What you should do: Of all the lines below, output only those starting at the one with "pwr,ir_drop,0.0000654,V" and ending at the one with "1265 | 0.149 |", both ends included, exactly as written.

Given entries:
$ cat config.mk
export PLATFORM = sky130hd
export DESIGN_NAME = wb_out_packer
export DESIGN_NICKNAME = d
export VERILOG_FILES = /design/src/rtl/wb_out_packer_pkg.sv /design/src/rtl/wb_skid_fifo.sv /design/src/rtl/wb_out_packer.sv
export SDC_FILE = /design/constraint.sdc
export NUM_CORES = 2
export LEC_CHECK = 0
export CAP_MARGIN = 15
export CORE_MARGIN = 2
export CORE_UTILIZATION = 49
export CTS_CLUSTER_SIZE = 16
export DETAILED_ROUTE_END_ITERATION = 10
export GPL_TIMING_DRIVEN = 1
export PLACE_DENSITY = 0.75
export SKIP_CTS_REPAIR_TIMING = 1
export SLEW_MARGIN = 0
export SYNTH_ARGS = -nofsm -noshare
export SYNTH_HDL_FRONTEND = slang
export SYNTH_HIERARCHICAL = 1
export SYNTH_SLANG_ARGS = --single-unit
export TNS_END_PERCENT = 1
$ cat constraint.sdc
create_clock -name clk -period 23.7 [get_ports clk]
set_clock_uncertainty 0.15 [all_clocks]
set_input_delay 4.74 -clock clk [delete_from_list [all_inputs] [get_ports clk]]
set_output_delay 4.74 -clock clk [all_outputs]
set_load 0.01 [all_outputs]
$ cat src/rtl/wb_out_packer_pkg.sv
// Shared types for the writeback output streamer: FSM states and the read-tag
// carried alongside each advance strobe.
package wb_out_packer_pkg;

  typedef enum logic [1:0] {
    IDLE,
    RUN,
    DRAIN,
    DONE
  } wb_state_e;

  typedef struct packed {
    logic valid;
    logic sel;
    logic last;
  } wb_tag_t;

endpackage

$ cat src/rtl/wb_skid_fifo.sv
// Show-ahead skid FIFO with registered occupancy; push while full is accepted
// when a pop happens in the same cycle.
module wb_skid_fifo #(
  parameter int unsigned WIDTH = 8,
  parameter int unsigned DEPTH = 4
) (
  input  logic                     clk,
  input  logic                     rst,
  input  logic                     push,
  input  logic [WIDTH-1:0]         din,
  input  logic                     pop,
  output logic [WIDTH-1:0]         dout,
  output logic [$clog2(DEPTH):0]   count,
  output logic                     full,
  output logic                     empty
);
  localparam int unsigned AW = $clog2(DEPTH);

  logic [WIDTH-1:0] mem [DEPTH];
  logic [AW-1:0]    rd_ptr;
  logic [AW-1:0]    wr_ptr;
  logic             do_push;
  logic             do_pop;

  assign empty   = (count == '0);
  assign full    = (count == (AW+1)'(DEPTH));
  assign do_pop  = pop && !empty;
  assign do_push = push && (!full || do_pop);
  assign dout    = mem[rd_ptr];

  always_ff @(posedge clk) begin
    if (rst) begin
      rd_ptr <= '0;
      wr_ptr <= '0;
      count  <= '0;
      for (int unsigned i = 0; i < DEPTH; i++) mem[i] <= '0;
    end else begin
      if (do_push) begin
        mem[wr_ptr] <= din;
        wr_ptr      <= wr_ptr + AW'(1);
      end
      if (do_pop) rd_ptr <= rd_ptr + AW'(1);
      case ({do_push, do_pop})
        2'b10:   count <= count + (AW+1)'(1);
        2'b01:   count <= count - (AW+1)'(1);
        default: count <= count;
      endcase
    end
  end

endmodule

$ cat src/rtl/wb_out_packer.sv
// Writeback output streamer: paces the controller's buffer walk under a credit
// limit, tags each read, and streams captured beats out with tlast/tile_done.
module wb_out_packer
  import wb_out_packer_pkg::*;
#(
  parameter int unsigned DATA_W     = 256,
  parameter int unsigned RD_LAT     = 1,
  parameter int unsigned FIFO_DEPTH = 4
) (
  input  logic              clk,
  input  logic              rst,
  input  logic              wb_tile_start,
  input  logic [15:0]       bs_bw_out_times,
  input  logic [15:0]       bp_bw_out_times,
  output logic              wb_valid_out,
  input  logic              wb_bs_bp_sel,
  input  logic              wb_tile_end,
  input  logic [DATA_W-1:0] bs_rd_data,
  input  logic [DATA_W-1:0] bp_rd_data,
  output logic [DATA_W-1:0] m_tdata,
  output logic              m_tvalid,
  input  logic              m_tready,
  output logic              m_tlast,
  output logic              tile_done,
  output logic              busy,
  output logic              err_proto
);
  localparam int unsigned   CW      = $clog2(FIFO_DEPTH) + 1;
  localparam logic [CW:0]   DEPTH_C = (CW+1)'(FIFO_DEPTH);

  wb_state_e       state, state_nx;
  logic [16:0]     total;
  logic [16:0]     issued;
  logic [15:0]     bs_beats;
  wb_tag_t         pipe [RD_LAT];
  wb_tag_t         tap;
  logic [CW-1:0]   inflight;
  logic [CW-1:0]   fifo_count;
  logic [CW:0]     outstanding;
  logic            fifo_full, fifo_empty;
  logic [DATA_W:0] fifo_din, fifo_dout;
  logic            accept, strobe, strobe_last, is_bs, pop;

  always_comb begin
    inflight = '0;
    for (int unsigned i = 0; i < RD_LAT; i++)
      inflight = inflight + CW'(pipe[i].valid);
  end

  assign outstanding  = {1'b0, fifo_count} + {1'b0, inflight};
  assign accept       = wb_tile_start && (state == IDLE);
  assign strobe       = (state == RUN) && (issued != total) && !fifo_full
                        && (outstanding < DEPTH_C);
  assign strobe_last  = (issued == total - 17'd1);
  assign is_bs        = (issued < {1'b0, bs_beats});
  assign pop          = m_tvalid && m_tready;
  assign tap          = pipe[RD_LAT-1];
  assign fifo_din     = {tap.last, tap.sel ? bs_rd_data : bp_rd_data};

  assign wb_valid_out = strobe;
  assign busy         = (state != IDLE);
  assign tile_done    = (state == DONE);
  assign m_tvalid     = !fifo_empty;
  assign m_tdata      = fifo_dout[DATA_W-1:0];
  assign m_tlast      = fifo_dout[DATA_W] && m_tvalid;

  // Zero-length tiles spend one RUN cycle (no strobe) so tile_done lands at start+2.
  // DRAIN exits on the cycle the final beat pops so tile_done follows it directly.
  always_comb begin
    state_nx = state;
    case (state)
      IDLE:    if (accept) state_nx = RUN;
      RUN:     if (total == '0) state_nx = DONE;
               else if (strobe && strobe_last) state_nx = DRAIN;
      DRAIN:   if (inflight == '0 &&
                   (fifo_empty || (fifo_count == CW'(1) && pop))) state_nx = DONE;
      DONE:    state_nx = IDLE;
      default: state_nx = IDLE;
    endcase
  end

  always_ff @(posedge clk) begin
    if (rst) begin
      state     <= IDLE;
      total     <= '0;
      issued    <= '0;
      bs_beats  <= '0;
      err_proto <= 1'b0;
      for (int unsigned i = 0; i < RD_LAT; i++) pipe[i] <= '0;
    end else begin
      state <= state_nx;
      if (accept) begin
        total    <= {1'b0, bs_bw_out_times} + {1'b0, bp_bw_out_times};
        issued   <= '0;
        bs_beats <= bs_bw_out_times;
      end else if (strobe) begin
        issued <= issued + 17'd1;
      end
      pipe[0] <= '{valid: strobe, sel: wb_bs_bp_sel, last: strobe && strobe_last};
      for (int unsigned i = 1; i < RD_LAT; i++) pipe[i] <= pipe[i-1];
      if (wb_tile_start && state != IDLE) err_proto <= 1'b1;
      if (strobe && ((wb_tile_end != strobe_last) || (wb_bs_bp_sel != is_bs)))
        err_proto <= 1'b1;
    end
  end

  wb_skid_fifo #(
    .WIDTH(DATA_W + 1),
    .DEPTH(FIFO_DEPTH)
  ) u_fifo (
    .clk   (clk),
    .rst   (rst),
    .push  (tap.valid),
    .din   (fifo_din),
    .pop   (pop),
    .dout  (fifo_dout),
    .count (fifo_count),
    .full  (fifo_full),
    .empty (fifo_empty)
  );

endmodule

==> run_results.csv <==
group,metric,value,unit
floorplan,die_w,328,um
worst_setup_path,path_class,"flip-flop to output port",
synthesis,syn_avg_cell_area,15.3,sq um
worst_setup_path,crit_family,"buffers and inverters",
synthesis,synth_top_area_cell,"edfxtp_1",
synthesis,seq_area_frac_synth,0.625,
global_routing,grt_max_degree,181,
timing,slew_violations,0,
worst_setup_path,cpMaxStageDelayCell,"dfxtp_4",
clocking,cts_sinks,1093,
placed_design,gp_congestion,0.863,
floorplan,num_io_pins,812,
global_routing,grt_usage,0.237,
timing,fin_crit_sh,0.399,
clocking,cts_made_buffers,111,
worst_setup_path,crit_fanout,70,
layout,final.fill_count,7700,
clocking,htreeDepth,3,
synthesis,ys_types,67,
floorplan,dieArea,108000,sq um
route,dr.pass1.iters,5,
worst_hold_path,hold_class,"flip-flop to flip-flop",
floorplan,core-area,104000,sq um
synthesis,synth_edf_count,1028,
worst_setup_path,cp-start-kind,"flip-flop",
floorplan,rows,118,
route,drc,0,
timing,setup_viol,0,
synthesis,syn-cell-area,51500,sq um
pwr,finalPower,0.00480,W
layout,final_common_cell,"and2_1",
route,drt_iter0_drc,2347,
worst_setup_path,max_stage_delay,970,ps
global_routing,grt_pass1_wl,193000,um
worst_setup_path,path_cells,"buf_4 -> buf_4 -> mux4_2 -> clkdlybuf4s50_1",
flow_run,cap_violations,0,
worst_setup_path,arrival,4560,ps
synthesis,yosysTopAreaCellShare,0.600,
synthesis,yosys-top-cells-area,"edfxtp_1 60%, and2_1 13%, mux4_2 11%, mux2_2 5.6%, dfxtp_1 2.5%",
worst_setup_path,critPathBufInv,3,
outcome,outcome,"finished clean",
clocking,clock-root-buffer,"clkbuf_16",
placed_design,dp_hpwl,80500,um
placed_design,numPlacedInstances,5373,
synthesis,async_reset_ff_frac,0,
global_routing,grt_overflow,0,
timing,rsz0062_at_grt,"no",
layout,synthToLayoutAreaGrowth,25.0,%
pwr,p_leak,22.8,nW
global_routing,first_global_vias,31000,
synthesis,synthCells,3375,
global_routing,antenna_found_initial,2,
timing,worst-slew-pin-transition,1130,ps
clocking,insertion_delay,690,ps
placed_design,portBuffers,811,
layout,postLayoutCoreUtil,0.620,
route,vias,30300,
clocking,clockBufferDepth,3,
worst_setup_path,crit_path_end_kind,"output port",
layout,fin_cells,5580,
floorplan,die_h,328,um
layout,mostFrequentLayoutCells,"1031 x and2_1, 1028 x edfxtp_1, 810 x clkdlybuf4s50_1",
timing,slew_headroom,0.247,
synthesis,ys_ff_latch,1093,
worst_setup_path,worstPathRequired,18810,ps
route,wl_per_cell,23.1,um
clocking,clkSlewWorstSetupHoldPaths,60,ps
layout,final_layout_size_suffix_gt1_frac,0.174,
pwr,ir_drop,0.0000654,V
pwr,powerDensity,74.5,nW/um^2
timing,hold_viol,0,
timing,postLayoutSetupSlackWorst,14250,ps
worst_setup_path,cp_common_cell,"buf_4",
layout,nets,4697,
clocking,cts_tree,"done",
synthesis,syn-num-nets,3966,
route,drt.antenna.violating_nets,0,
route,vias_per_cell,5.43,
synthesis,ys_dominant_reg_cell,"edfxtp_1",
synthesis,ys_warn_count,6,
placed_design,dp_slack,14860,ps
timing,period_minus_slack,9450,ps
floorplan,start_util,0.496,
route,routed_wl,129000,um
timing,fmax,0.106,GHz
## metal layers
| layer | global-route usage | part of all wire |
|---|---|---|
| met5 | 0 | 0 |
| met4 | 0.0692 | 0.029 |
| met3 | 0.0316 | 0.047 |
| met2 | 0.412 | 0.52 |
| met1 | 0.310 | 0.41 |
## registers in the layout, indices dropped and copies added, names as in the netlist, named ones only
name / cells
total: 17
u_fifo/count: 3
pipe: 3
bs_beats: 16
err_proto: 1
issued: 17
u_fifo/mem: 1028
state: 2
u_fifo/rd_ptr: 2
u_fifo/wr_ptr: 2
## area by class of cell
cell class / instances / area, sq um / area share
Tap cell: 1380 / 1730 / 0.0268
Multi-Input combinational cell: 2007 / 18300 / 0.284
Clock inverter: 67 / 607 / 0.00943
Timing Repair Buffer: 845 / 8470 / 0.132
Sequential cell: 1093 / 32200 / 0.500
Antenna cell: 1 / 2.50 / 0.0000389
Inverter: 48 / 180 / 0.00280
Clock buffer: 139 / 2920 / 0.0454
## cell families (layout without fill, tap and decap cells)
| logic type | count (synthesis) | in the layout | share of synthesized area |
|---|---|---|---|
| xor+xnor | 41 | 41 | 0.00698 |
| mux | 517 | 517 | 0.169 |
| other cells | 0 | 1 | 0 |
| compound gates | 143 | 143 | 0.0181 |
| fa+ha+maj | 41 | 41 | 0.0103 |
| buf+inv | 275 | 1099 | 0.0212 |
| flops | 1093 | 1093 | 0.625 |
| simple gates | 1265 | 1265 | 0.149 |
## Yosys cell counts (all sizes together), types with 5 or more instances
| library cell | n |
|---|---|
| a2111oi | 5 |
| a211oi | 9 |
| a21o | 8 |
| a21oi | 50 |
| and2 | 1031 |
| and3 | 5 |
| buf | 56 |
| clkbuf | 171 |
| dfxtp | 65 |
| edfxtp | 1028 |
| ha | 39 |
| inv | 47 |
| mux2 | 258 |
| mux4 | 257 |
| nand2 | 70 |
| nand2b | 7 |
| nand3 | 21 |
| nand3b | 5 |
| nand4 | 11 |
| nor2 | 38 |
| nor2b | 7 |
| nor3 | 24 |
| nor4 | 14 |
| o21a | 6 |
| o21ai | 28 |
| o31ai | 6 |
| or3 | 15 |
| or4 | 5 |
| xnor2 | 22 |
| xor2 | 19 |
## per-stage QoR
stage | cell area, sq um | hold WS [ps] | setup TNS [ps]
global route | 64400 | 325 | 0
finish | 64400 | 304 | 0
global placement | 60800 | 294 | 0
detailed placement | 60800 | 300 | 0
floorplan | 51500 | 286 | -233880
CTS | 64400 | 308 | 0
## worst min-delay path, delay by kind of cell, from the launching register on
kind / cells / cell delay [ps]
AO/OA/AOI/OAI: 1 / 50
flip-flops: 1 / 300
AND/OR/NAND/NOR: 1 / 50
## power breakdown
| group | leakage (nW) | internal (W) | total, W | switching, W |
|---|---|---|---|---|
| Combinational | 9.96 | 0.000375 | 0.000765 | 0.000390 |
| Clock | 1.71 | 0.000981 | 0.00171 | 0.000726 |
| Sequential | 11.2 | 0.00227 | 0.00233 | 0.0000551 |
## path summary, 6_finish.rpt
path	startpoint	to	slack, ps	cells after the start
worst max-delay path	flip-flop	m_tdata[189]	14250	4
worst min-delay path	bs_beats[4]$_SDFFE_PP0P_	bs_beats[4]$_SDFFE_PP0P_	300	2
worst max register to register	u_fifo/count[0]$_SDFFE_PP0P_	u_fifo/mem[0][106]$_SDFFCE_PN0P_	19810	7
worst min register to register	bs_beats[4]$_SDFFE_PP0P_	bs_beats[4]$_SDFFE_PP0P_	300	2
No activity file was read; power rests on OpenSTA's default activity.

Task output:
pwr,ir_drop,0.0000654,V
pwr,powerDensity,74.5,nW/um^2
timing,hold_viol,0,
timing,postLayoutSetupSlackWorst,14250,ps
worst_setup_path,cp_common_cell,"buf_4",
layout,nets,4697,
clocking,cts_tree,"done",
synthesis,syn-num-nets,3966,
route,drt.antenna.violating_nets,0,
route,vias_per_cell,5.43,
synthesis,ys_dominant_reg_cell,"edfxtp_1",
synthesis,ys_warn_count,6,
placed_design,dp_slack,14860,ps
timing,period_minus_slack,9450,ps
floorplan,start_util,0.496,
route,routed_wl,129000,um
timing,fmax,0.106,GHz
## metal layers
| layer | global-route usage | part of all wire |
|---|---|---|
| met5 | 0 | 0 |
| met4 | 0.0692 | 0.029 |
| met3 | 0.0316 | 0.047 |
| met2 | 0.412 | 0.52 |
| met1 | 0.310 | 0.41 |
## registers in the layout, indices dropped and copies added, names as in the netlist, named ones only
name / cells
total: 17
u_fifo/count: 3
pipe: 3
bs_beats: 16
err_proto: 1
issued: 17
u_fifo/mem: 1028
state: 2
u_fifo/rd_ptr: 2
u_fifo/wr_ptr: 2
## area by class of cell
cell class / instances / area, sq um / area share
Tap cell: 1380 / 1730 / 0.0268
Multi-Input combinational cell: 2007 / 18300 / 0.284
Clock inverter: 67 / 607 / 0.00943
Timing Repair Buffer: 845 / 8470 / 0.132
Sequential cell: 1093 / 32200 / 0.500
Antenna cell: 1 / 2.50 / 0.0000389
Inverter: 48 / 180 / 0.00280
Clock buffer: 139 / 2920 / 0.0454
## cell families (layout without fill, tap and decap cells)
| logic type | count (synthesis) | in the layout | share of synthesized area |
|---|---|---|---|
| xor+xnor | 41 | 41 | 0.00698 |
| mux | 517 | 517 | 0.169 |
| other cells | 0 | 1 | 0 |
| compound gates | 143 | 143 | 0.0181 |
| fa+ha+maj | 41 | 41 | 0.0103 |
| buf+inv | 275 | 1099 | 0.0212 |
| flops | 1093 | 1093 | 0.625 |
| simple gates | 1265 | 1265 | 0.149 |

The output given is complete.